**Data supplied:**
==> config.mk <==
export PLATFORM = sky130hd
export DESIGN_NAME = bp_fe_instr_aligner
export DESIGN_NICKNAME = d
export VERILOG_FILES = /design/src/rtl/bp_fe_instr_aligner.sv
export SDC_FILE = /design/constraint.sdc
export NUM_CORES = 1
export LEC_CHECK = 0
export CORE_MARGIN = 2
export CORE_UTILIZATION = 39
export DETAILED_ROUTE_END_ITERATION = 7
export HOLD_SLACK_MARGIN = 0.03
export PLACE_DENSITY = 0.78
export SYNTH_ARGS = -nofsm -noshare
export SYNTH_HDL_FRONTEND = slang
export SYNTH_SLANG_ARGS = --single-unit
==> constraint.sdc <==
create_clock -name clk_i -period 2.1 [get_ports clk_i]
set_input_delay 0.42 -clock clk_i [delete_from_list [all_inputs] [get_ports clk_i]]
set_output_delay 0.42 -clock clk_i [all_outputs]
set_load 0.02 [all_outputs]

---

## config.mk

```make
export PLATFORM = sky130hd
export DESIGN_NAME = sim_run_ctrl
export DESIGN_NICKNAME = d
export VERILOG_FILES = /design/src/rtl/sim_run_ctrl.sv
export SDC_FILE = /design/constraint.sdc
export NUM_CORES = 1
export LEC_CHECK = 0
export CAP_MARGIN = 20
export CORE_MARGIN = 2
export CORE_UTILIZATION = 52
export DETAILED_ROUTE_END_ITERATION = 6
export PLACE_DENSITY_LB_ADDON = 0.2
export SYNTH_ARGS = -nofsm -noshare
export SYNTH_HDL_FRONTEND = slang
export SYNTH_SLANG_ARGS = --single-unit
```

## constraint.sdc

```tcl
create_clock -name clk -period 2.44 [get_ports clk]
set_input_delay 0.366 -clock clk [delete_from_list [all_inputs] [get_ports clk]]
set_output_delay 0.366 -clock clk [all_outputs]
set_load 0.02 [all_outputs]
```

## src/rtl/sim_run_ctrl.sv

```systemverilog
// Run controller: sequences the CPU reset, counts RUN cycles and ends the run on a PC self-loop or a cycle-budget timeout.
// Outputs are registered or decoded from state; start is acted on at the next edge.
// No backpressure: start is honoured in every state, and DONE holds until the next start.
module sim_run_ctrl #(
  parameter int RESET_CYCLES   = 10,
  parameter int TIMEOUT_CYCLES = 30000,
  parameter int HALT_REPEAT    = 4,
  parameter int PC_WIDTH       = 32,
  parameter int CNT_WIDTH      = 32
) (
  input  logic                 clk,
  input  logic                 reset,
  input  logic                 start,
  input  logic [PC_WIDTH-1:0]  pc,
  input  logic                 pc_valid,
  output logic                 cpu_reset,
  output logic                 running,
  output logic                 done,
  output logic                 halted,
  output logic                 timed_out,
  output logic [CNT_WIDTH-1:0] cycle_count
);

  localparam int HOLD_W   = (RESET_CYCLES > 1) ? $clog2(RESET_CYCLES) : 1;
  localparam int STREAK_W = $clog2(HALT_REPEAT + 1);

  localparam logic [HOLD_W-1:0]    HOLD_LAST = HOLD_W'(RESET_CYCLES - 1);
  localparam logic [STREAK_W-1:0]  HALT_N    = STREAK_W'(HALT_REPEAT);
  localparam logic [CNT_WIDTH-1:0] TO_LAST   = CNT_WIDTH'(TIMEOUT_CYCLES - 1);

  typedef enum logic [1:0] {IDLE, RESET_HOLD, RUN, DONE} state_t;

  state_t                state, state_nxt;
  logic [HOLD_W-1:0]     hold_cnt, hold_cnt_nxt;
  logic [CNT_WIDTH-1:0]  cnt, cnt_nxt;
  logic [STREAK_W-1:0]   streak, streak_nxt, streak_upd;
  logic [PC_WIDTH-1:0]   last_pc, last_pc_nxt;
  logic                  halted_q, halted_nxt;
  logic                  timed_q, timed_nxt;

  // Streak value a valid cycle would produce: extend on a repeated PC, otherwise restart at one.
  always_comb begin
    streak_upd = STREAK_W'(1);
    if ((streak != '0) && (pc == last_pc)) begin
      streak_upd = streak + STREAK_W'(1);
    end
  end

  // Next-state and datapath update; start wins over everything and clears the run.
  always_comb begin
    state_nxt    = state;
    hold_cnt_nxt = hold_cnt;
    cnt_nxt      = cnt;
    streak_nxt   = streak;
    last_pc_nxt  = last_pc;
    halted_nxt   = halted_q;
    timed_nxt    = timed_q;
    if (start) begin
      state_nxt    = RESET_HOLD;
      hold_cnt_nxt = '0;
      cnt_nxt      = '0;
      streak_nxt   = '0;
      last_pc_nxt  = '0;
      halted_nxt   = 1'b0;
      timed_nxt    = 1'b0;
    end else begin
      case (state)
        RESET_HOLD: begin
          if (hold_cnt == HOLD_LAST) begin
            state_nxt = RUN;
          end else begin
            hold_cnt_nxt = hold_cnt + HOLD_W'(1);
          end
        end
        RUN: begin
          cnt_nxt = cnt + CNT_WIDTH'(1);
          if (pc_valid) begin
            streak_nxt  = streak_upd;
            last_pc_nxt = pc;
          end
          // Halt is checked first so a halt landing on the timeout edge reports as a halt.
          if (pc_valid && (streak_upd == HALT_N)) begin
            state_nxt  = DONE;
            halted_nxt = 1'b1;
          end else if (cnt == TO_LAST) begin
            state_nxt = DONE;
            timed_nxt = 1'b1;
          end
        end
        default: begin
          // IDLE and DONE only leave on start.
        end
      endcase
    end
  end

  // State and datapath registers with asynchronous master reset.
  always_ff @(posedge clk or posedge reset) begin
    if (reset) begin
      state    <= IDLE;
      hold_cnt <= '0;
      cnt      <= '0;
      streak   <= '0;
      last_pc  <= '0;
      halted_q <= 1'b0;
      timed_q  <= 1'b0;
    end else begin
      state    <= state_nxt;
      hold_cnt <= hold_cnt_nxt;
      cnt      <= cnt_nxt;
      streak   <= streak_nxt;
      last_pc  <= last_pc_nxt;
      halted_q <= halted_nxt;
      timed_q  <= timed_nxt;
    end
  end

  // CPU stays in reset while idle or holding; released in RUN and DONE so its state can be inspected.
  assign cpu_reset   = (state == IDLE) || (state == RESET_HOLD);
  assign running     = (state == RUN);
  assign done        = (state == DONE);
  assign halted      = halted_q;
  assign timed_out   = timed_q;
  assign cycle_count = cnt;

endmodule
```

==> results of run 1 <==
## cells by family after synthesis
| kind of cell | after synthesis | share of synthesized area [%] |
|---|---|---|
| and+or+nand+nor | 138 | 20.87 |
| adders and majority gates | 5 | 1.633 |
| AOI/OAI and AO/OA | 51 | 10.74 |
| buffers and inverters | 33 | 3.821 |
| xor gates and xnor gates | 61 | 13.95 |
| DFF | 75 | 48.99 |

**What you should do:** Could you state how many lines of the entries contain the word "running"? Only the number is wanted.

**Solution to the problem:** 2